Abstract

NADPH-cytochrome P-450 reductase (EC 1.6.2.4), the enzyme involved in progesterone 17-hydroxylation, was purified to apparent homogeneity by detergent solubilization of the microsomal fractions of liver and testis from untreated rats. The enzymes from these two tissues were then compared with regard to several parameters. The liver and testicular reductases have the same subunit mol wt (79,000), determined by sodium dodecyl sulfate-polyacrylamide gel electrophoresis (SDS-PAGE), and have similar specific activity for cytochrome c reduction (48.1 and 58.2 mumol min-1 mg-1, respectively). The absolute flavin absorption spectra of liver and testicular reductase were very similar. The spectra of native, reduced, and oxidized reductases were characteristic of flavoprotein with two flavin groups.
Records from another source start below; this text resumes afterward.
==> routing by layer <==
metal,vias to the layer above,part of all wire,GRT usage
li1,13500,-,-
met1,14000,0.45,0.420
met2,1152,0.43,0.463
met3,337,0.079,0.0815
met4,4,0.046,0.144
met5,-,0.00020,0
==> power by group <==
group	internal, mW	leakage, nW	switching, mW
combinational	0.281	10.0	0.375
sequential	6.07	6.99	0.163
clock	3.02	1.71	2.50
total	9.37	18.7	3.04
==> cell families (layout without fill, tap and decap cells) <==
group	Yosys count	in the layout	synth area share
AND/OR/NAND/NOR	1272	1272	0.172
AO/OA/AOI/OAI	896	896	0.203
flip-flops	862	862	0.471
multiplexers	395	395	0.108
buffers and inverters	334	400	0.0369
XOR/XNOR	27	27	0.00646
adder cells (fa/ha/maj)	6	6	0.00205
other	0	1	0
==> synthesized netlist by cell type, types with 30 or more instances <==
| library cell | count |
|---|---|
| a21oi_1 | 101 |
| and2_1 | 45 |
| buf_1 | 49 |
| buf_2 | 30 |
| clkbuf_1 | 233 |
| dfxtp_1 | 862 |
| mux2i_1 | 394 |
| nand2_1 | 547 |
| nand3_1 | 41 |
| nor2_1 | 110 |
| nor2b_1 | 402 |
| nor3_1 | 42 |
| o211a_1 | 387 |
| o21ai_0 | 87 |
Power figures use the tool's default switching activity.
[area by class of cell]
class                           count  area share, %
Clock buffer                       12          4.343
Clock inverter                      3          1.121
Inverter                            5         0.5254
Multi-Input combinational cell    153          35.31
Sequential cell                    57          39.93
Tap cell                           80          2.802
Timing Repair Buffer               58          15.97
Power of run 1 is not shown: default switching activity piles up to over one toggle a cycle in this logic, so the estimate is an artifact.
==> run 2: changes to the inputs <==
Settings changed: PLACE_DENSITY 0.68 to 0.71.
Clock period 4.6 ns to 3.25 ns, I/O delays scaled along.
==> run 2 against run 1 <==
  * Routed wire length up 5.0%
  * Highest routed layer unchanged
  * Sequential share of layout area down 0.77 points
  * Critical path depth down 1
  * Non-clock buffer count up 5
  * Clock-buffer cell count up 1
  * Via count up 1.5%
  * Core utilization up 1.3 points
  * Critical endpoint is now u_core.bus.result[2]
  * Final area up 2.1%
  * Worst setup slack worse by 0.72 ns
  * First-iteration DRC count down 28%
--- config.mk ---
export PLATFORM = sky130hd
export DESIGN_NAME = signed_mac_requant
export DESIGN_NICKNAME = d
export VERILOG_FILES = /design/src/rtl/signed_mac_requant.sv
export SDC_FILE = /design/constraint.sdc
export NUM_CORES = 1
export LEC_CHECK = 0
export BUFFER_PORTS_ARGS = -buffer_cell sky130_fd_sc_hd__buf_2
export CORE_MARGIN = 3
export CORE_UTILIZATION = 40
export DETAILED_ROUTE_END_ITERATION = 10
export PLACE_DENSITY = 0.62
export SLEW_MARGIN = 20
export SYNTH_ARGS = -nofsm -noshare
export SYNTH_HDL_FRONTEND = slang
export SYNTH_SLANG_ARGS = --single-unit
--- constraint.sdc ---
create_clock -name clk -period 4.5 [get_ports clk]
set_clock_uncertainty 0.05 [all_clocks]
set_input_delay 0.675 -clock clk [delete_from_list [all_inputs] [get_ports clk]]
set_output_delay 0.675 -clock clk [all_outputs]
set_load 0.01 [all_outputs]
The Km values for NADPH during cytochrome reduction were shown to be the same, within experimental error (5.29 +/- 0.46 microM-1 for liver and 4.37 +/- 0.53 microM-1 for testis). Monospecific antiserum was prepared against both rat liver and testicular reductases. There were no antigenic differences demonstrated by immunological tests using either antibody preparation. Antiliver reductase antiserum was shown to inhibit testicular microsomal progesterone 17-hydroxylase activity by 70%. Testicular cytochrome c reductase activity was inhibited by 94%, and liver cytochrome c reductase activity was inhibited by 85%. Peptide maps of both forms of reductase isolated from immunoprecipitates showed very similar patterns after enzymatic proteolysis. These results indicate that microsomal NADPH-cytochrome P-450 reductase involved in steroid hydroxylations in untreated rat liver and testis could not be distinguished from each other by these methods and, therefore, are probably the same protein.